Das erste dieser beiden Gespräche war kurz, aber in seiner Kürze dennoch sehr aufschlussreich – ich führte es kurz vor der Promotionsverteidigung eines Freundes mit einer ebenfalls anwesenden Professorin, bei der ich einst studiert hatte. Als ich meine Habilitationspläne erwähnte, bemerkte sie, dass dies insofern eine gute Idee sei, als es immer noch „altmodische“ Fakultäten gibt, die nur habilitierten Wissenschaftler*innen einen Lehrstuhl anbieten. Gleichwohl gehe es de facto vor allem um Publikationen – je mehr, desto besser –, daher erschlagen die meisten heutzutage zwei Fliegen mit einer Klappe und habilitieren kumulativ, schreiben also kein Buch (wie früher üblich, als man die Inhalte seiner Habilitation gar nicht vorher in anderer Form veröffentlichen durfte), sondern reichen eine unbestimmte Anzahl an thematisch oder methodisch zusammenhängenden Fachartikeln als Habilitationsschrift ein. Damit kommt man sowohl bei „altmodischen“ als auch bei „progressiven“ Fakultäten gut an.
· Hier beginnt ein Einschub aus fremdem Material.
[config.mk]
export PLATFORM = sky130hd
export DESIGN_NAME = reversible_fifo_queue_unit
export DESIGN_NICKNAME = d
export VERILOG_FILES = /design/src/design/rfq_pkg.sv /design/src/design/rfq_ram.sv /design/src/design/rfq_ctrl.sv /design/src/design/reversible_fifo_queue_unit.sv
export SDC_FILE = /design/constraint.sdc
export NUM_CORES = 2
export LEC_CHECK = 0
export BUFFER_PORTS_ARGS = -buffer_cell sky130_fd_sc_hd__buf_2
export CORE_ASPECT_RATIO = 0.9
export CORE_UTILIZATION = 57
export CTS_CLUSTER_SIZE = 28
export DETAILED_ROUTE_END_ITERATION = 7
export PLACE_DENSITY = 0.76
export SYNTH_ARGS = -nofsm -noshare
export SYNTH_HDL_FRONTEND = slang
export SYNTH_SLANG_ARGS = --single-unit
[constraint.sdc]
create_clock -name clk -period 5.8 [get_ports clk]
set_input_delay 0.29 -clock clk [delete_from_list [all_inputs] [get_ports clk]]
set_output_delay 0.29 -clock clk [all_outputs]
set_load 0.005 [all_outputs]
Nun ist mein Problem aber, dass ich durchaus Bock hätte (man verzeihe mir den Kolloquialismus), wieder ein Buch zu schreiben. Es hat auch eine gewisse Attraktivität, so eine Habilitationsschrift in Buchform – sie ist „aus einem Guss“, gegebenenfalls auch durchdachter, besser strukturiert, mit einem klaren roten Faden. Außerdem schreibe ich gern und würde (banal wie es klingen mag) gern mal ein Buch in LaTex setzen statt wie die Diss in MS Word. Hierzu hatte ich allerdings ein anderes Gespräch mit einem erfahrenen Kollegen, der mich darauf hinwies, dass das alles schön und gut sei – aber man habe nichts davon, ein Buch zu veröffentlichen. Was zumindest in der Ökonomik (in Naturwissenschaften oft noch viel mehr, in Geisteswissenschaften tendenziell eher weniger) zählt, sind einzig Fachartikel. Kurz, knapp, peer-reviewed und relativ leicht online zugänglich. Ein Buch hingegen bedeutet recht viel Aufwand – selbst bei mir, obwohl mir das Schreiben vergleichsweise leicht fällt –, bringt aber wenig Nutzen. Ich müsste also, ähnlich wie schon bei der Dissertation, so oder so Teile der Habilitation in Artikelform veröffentlichen, was doppelte Arbeit bedeutet.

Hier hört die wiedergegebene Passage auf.